#### Records for the task
□ □ □ □

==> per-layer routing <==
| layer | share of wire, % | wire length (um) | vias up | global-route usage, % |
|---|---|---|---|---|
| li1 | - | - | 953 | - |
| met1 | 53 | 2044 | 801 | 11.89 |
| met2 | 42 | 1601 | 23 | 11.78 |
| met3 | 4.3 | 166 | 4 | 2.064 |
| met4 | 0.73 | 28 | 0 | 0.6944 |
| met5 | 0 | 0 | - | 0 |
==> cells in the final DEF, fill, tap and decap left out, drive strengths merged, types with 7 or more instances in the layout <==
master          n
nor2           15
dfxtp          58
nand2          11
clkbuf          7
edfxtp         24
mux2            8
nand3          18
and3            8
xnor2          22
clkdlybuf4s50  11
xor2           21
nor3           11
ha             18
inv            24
[design.v]
module clk_div #(parameter DIV = 11) (
    input clk,
    output clk_out
);
reg [DIV:0]cnt = 0;
assign clk_out = cnt[DIV];
always @(posedge clk) begin
    cnt <= cnt + 1;
end
endmodule
[run.sh]
#!/bin/bash
# OpenROAD 26Q1-2900-gdf79404cd8, Yosys 0.63+post, stock flow scripts
make -C /OpenROAD-flow-scripts/flow DESIGN_CONFIG=/design/flow/config.mk WORK_HOME=/design/flow/orfs finish
[config.mk]
export PLATFORM = sky130hd
export DESIGN_NAME = clk_div
export DESIGN_NICKNAME = clk_div
export VERILOG_FILES = /design/flow/design.v
export SDC_FILE = /design/flow/constraint.sdc
export NUM_CORES = 4
export LEC_CHECK = 1
export CORE_AREA = 10 10 70 70
export DIE_AREA = 0 0 80 80
[constraint.sdc]
current_design clk_div

set clk_period 2.2
set clk_io_pct 0.2

create_clock -name clk0 -period $clk_period [get_ports {clk}]

set non_clock_inputs [all_inputs -no_clocks]
set_input_delay [expr $clk_period * $clk_io_pct] -clock clk0 $non_clock_inputs
set_output_delay [expr $clk_period * $clk_io_pct] -clock clk0 [all_outputs]
$ cat flow/design.v
`timescale 1ns / 1ps
module rom(
    input   wire[5:0]   addr,
    input   wire        ce,
    output  reg[31:0]   inst
    );
    reg[31:0]   rom[63:0];
    initial begin
    rom[0]=      32'h00000000;
    rom[1]=      32'h01010101;
    rom[2]=      32'h02020202;
    rom[3]=      32'h03030303;
    rom[4]=      32'h04040404;
    rom[5]=      32'h05050505;
    rom[6]=      32'h06060606;
    rom[7]=      32'h07070707;
    rom[8]=      32'h08080808;
    rom[9]=      32'h09090909;
    rom[10]=     32'h10101010;
    rom[11]=     32'h11111111;
    end
    always @ (*)
    begin
        if (ce == 1'b0)
        begin
            inst <= 32'h012345;
        end
        else
        begin
            inst <= rom[addr];
        end
    end
endmodule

□ □ □ □

#### Exercise
If a line above holds the string "layer", copy it out.

#### Response to the exercise
==> per-layer routing <==
| layer | share of wire, % | wire length (um) | vias up | global-route usage, % |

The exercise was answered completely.